*Assignment*.
Transcribe only part of the material below: the lines from the one containing "busiest metal layer" through the one containing "HP Class - input pin to flip-flop", inclusive, exactly as written.

[Start of Attachment]

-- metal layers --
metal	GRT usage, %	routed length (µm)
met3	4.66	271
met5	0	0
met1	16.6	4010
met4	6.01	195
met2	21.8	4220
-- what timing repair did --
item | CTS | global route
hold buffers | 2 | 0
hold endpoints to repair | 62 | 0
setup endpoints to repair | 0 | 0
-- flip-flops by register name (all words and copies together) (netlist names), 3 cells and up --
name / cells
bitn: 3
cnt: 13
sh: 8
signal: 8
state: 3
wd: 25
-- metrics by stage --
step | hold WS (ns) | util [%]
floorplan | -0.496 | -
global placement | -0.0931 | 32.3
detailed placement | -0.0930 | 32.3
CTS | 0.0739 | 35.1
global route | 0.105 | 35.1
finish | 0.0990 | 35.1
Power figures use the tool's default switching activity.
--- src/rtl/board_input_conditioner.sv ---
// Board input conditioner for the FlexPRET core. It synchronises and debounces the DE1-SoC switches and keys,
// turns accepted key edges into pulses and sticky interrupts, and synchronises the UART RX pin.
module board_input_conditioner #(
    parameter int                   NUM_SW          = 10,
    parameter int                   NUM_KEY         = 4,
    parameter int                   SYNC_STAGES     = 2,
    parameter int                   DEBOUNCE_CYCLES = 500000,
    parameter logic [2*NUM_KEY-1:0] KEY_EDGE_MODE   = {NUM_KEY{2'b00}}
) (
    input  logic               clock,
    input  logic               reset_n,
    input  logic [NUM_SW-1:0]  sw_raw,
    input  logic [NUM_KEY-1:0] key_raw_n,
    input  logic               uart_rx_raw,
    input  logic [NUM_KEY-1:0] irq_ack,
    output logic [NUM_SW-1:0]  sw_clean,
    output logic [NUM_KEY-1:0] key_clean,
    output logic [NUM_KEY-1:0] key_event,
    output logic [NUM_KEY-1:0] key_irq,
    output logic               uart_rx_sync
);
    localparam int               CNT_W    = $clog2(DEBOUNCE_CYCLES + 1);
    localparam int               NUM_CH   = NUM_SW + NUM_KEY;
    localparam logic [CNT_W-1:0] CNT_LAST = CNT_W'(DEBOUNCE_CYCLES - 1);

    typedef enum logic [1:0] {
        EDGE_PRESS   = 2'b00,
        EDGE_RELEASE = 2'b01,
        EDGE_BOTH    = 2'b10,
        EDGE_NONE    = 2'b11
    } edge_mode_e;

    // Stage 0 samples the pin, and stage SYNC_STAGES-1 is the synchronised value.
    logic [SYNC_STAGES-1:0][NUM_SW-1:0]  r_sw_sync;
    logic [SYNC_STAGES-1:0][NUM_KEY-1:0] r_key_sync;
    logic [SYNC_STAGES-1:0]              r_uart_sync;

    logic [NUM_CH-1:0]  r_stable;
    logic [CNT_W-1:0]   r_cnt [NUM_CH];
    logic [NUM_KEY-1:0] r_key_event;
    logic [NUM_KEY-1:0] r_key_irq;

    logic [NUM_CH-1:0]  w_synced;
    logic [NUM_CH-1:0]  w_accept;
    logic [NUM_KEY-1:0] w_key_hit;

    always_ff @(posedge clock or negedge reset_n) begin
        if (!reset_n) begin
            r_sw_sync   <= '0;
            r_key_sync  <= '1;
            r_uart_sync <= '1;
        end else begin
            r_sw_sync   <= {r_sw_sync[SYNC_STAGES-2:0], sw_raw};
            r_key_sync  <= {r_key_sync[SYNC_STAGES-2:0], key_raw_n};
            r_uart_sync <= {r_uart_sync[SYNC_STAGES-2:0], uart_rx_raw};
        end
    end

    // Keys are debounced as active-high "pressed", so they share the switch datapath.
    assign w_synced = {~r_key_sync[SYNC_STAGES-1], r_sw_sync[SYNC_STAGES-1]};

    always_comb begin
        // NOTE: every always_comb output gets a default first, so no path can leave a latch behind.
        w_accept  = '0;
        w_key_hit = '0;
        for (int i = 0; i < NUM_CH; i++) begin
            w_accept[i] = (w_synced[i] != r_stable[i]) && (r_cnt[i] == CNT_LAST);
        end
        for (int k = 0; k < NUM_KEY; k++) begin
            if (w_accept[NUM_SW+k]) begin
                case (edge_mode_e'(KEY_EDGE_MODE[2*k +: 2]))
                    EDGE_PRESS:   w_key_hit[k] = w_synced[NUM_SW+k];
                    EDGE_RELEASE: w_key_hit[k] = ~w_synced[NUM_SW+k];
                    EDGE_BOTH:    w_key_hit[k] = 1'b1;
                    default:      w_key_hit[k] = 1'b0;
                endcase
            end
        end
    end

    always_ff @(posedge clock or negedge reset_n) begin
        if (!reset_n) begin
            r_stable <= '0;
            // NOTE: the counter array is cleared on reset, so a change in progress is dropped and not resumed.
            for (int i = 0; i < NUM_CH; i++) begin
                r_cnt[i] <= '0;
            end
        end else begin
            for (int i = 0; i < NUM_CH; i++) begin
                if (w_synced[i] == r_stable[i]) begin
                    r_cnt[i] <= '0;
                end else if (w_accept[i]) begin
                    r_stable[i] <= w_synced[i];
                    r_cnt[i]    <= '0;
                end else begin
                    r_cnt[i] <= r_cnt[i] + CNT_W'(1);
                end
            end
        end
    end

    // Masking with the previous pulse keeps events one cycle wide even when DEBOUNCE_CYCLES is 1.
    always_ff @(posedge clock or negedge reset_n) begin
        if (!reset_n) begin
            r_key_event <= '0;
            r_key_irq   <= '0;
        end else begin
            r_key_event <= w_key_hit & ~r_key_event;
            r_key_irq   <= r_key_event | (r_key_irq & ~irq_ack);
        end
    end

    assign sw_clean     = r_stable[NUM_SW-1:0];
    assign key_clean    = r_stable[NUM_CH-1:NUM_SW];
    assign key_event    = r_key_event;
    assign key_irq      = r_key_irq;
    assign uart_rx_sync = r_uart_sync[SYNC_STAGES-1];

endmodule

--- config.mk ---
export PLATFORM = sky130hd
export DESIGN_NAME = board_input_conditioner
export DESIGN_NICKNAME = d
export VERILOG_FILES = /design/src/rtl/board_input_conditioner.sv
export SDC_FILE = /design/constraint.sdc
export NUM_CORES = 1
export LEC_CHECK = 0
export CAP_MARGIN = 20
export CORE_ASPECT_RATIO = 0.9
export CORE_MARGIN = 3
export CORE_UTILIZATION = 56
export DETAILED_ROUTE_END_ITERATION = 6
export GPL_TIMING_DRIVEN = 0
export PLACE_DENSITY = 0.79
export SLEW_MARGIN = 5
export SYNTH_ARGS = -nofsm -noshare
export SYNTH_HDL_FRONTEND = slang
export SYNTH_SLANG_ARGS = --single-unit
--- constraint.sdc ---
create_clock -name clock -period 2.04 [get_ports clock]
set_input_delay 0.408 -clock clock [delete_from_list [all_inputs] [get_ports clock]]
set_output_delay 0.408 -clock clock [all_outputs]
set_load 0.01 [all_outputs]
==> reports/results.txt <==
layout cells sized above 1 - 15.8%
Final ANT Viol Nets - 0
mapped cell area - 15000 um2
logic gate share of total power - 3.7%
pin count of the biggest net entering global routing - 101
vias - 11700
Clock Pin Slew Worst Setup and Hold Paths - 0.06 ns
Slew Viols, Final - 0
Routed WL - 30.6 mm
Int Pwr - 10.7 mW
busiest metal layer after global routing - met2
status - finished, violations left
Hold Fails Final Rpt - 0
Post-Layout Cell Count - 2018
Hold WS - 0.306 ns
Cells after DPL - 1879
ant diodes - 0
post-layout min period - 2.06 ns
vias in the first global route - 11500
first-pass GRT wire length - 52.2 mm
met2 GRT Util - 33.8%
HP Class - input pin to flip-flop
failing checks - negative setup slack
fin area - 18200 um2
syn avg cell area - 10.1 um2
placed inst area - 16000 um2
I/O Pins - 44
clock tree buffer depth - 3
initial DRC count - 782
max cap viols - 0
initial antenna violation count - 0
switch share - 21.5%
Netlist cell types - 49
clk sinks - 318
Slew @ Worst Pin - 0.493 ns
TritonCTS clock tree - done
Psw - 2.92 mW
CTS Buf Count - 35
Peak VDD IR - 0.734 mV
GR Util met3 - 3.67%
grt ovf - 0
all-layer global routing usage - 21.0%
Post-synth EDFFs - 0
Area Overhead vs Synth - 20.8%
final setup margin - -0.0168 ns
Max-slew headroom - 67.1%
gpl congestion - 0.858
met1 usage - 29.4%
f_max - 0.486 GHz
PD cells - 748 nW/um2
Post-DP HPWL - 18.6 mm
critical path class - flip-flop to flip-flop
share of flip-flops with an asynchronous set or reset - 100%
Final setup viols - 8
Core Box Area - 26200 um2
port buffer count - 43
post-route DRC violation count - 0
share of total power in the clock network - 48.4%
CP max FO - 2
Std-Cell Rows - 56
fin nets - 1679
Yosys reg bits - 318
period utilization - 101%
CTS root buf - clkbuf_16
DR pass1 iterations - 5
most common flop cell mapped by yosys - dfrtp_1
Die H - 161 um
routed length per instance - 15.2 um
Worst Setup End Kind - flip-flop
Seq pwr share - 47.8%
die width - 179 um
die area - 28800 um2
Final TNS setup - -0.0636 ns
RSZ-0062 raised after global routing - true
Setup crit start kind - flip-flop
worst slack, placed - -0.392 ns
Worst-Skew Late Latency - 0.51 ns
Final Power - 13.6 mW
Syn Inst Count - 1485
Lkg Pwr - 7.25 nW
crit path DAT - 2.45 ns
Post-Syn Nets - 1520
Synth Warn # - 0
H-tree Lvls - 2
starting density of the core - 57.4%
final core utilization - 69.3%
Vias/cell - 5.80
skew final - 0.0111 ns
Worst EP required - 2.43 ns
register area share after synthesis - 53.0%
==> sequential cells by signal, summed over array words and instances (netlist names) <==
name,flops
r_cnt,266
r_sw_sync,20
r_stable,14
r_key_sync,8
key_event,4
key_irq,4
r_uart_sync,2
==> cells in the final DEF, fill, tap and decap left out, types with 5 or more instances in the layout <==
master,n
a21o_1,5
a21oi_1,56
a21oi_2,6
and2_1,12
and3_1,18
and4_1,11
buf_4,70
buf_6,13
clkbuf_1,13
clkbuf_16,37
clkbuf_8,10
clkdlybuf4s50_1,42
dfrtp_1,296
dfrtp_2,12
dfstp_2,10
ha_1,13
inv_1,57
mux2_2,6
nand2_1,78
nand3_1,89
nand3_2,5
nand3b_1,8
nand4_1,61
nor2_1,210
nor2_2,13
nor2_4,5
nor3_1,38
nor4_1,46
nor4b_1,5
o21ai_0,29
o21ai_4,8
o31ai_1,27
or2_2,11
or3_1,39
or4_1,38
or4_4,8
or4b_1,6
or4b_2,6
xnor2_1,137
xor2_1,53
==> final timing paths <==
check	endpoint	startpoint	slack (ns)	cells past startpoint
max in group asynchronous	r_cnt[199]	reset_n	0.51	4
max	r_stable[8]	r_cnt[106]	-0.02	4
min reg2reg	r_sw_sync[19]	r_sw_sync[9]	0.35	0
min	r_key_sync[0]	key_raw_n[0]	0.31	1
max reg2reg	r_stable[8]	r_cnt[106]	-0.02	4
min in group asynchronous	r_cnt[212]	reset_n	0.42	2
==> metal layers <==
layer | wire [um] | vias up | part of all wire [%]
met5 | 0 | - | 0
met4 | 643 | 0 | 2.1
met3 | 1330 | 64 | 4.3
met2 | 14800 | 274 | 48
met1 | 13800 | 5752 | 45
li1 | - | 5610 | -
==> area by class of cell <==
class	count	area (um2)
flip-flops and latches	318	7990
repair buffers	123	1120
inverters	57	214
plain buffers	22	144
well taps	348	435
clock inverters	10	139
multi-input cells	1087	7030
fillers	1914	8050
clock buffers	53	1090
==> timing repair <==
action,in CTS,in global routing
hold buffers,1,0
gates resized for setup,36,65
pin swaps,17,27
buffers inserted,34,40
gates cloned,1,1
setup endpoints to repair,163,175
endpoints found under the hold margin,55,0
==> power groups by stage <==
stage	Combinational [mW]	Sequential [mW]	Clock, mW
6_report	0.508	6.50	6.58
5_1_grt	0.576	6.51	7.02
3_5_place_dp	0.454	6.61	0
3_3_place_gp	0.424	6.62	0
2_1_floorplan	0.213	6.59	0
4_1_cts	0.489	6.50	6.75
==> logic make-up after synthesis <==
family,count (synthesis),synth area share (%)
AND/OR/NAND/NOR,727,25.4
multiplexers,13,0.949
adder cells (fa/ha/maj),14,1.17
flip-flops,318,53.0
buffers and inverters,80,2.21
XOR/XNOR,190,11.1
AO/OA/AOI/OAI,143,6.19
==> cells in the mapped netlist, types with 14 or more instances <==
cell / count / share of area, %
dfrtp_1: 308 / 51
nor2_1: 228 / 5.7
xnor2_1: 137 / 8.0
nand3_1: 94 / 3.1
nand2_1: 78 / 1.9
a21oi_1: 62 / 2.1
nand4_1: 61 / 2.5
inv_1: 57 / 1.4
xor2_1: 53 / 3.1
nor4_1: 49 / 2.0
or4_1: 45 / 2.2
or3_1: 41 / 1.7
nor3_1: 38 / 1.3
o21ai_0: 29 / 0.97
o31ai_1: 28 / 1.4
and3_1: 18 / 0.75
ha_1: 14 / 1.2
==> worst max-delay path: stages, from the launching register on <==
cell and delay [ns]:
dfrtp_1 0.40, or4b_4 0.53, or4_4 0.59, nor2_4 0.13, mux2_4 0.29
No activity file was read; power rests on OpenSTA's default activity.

[End of Attachment]

*Response to the exercise*.
busiest metal layer after global routing - met2
status - finished, violations left
Hold Fails Final Rpt - 0
Post-Layout Cell Count - 2018
Hold WS - 0.306 ns
Cells after DPL - 1879
ant diodes - 0
post-layout min period - 2.06 ns
vias in the first global route - 11500
first-pass GRT wire length - 52.2 mm
met2 GRT Util - 33.8%
HP Class - input pin to flip-flop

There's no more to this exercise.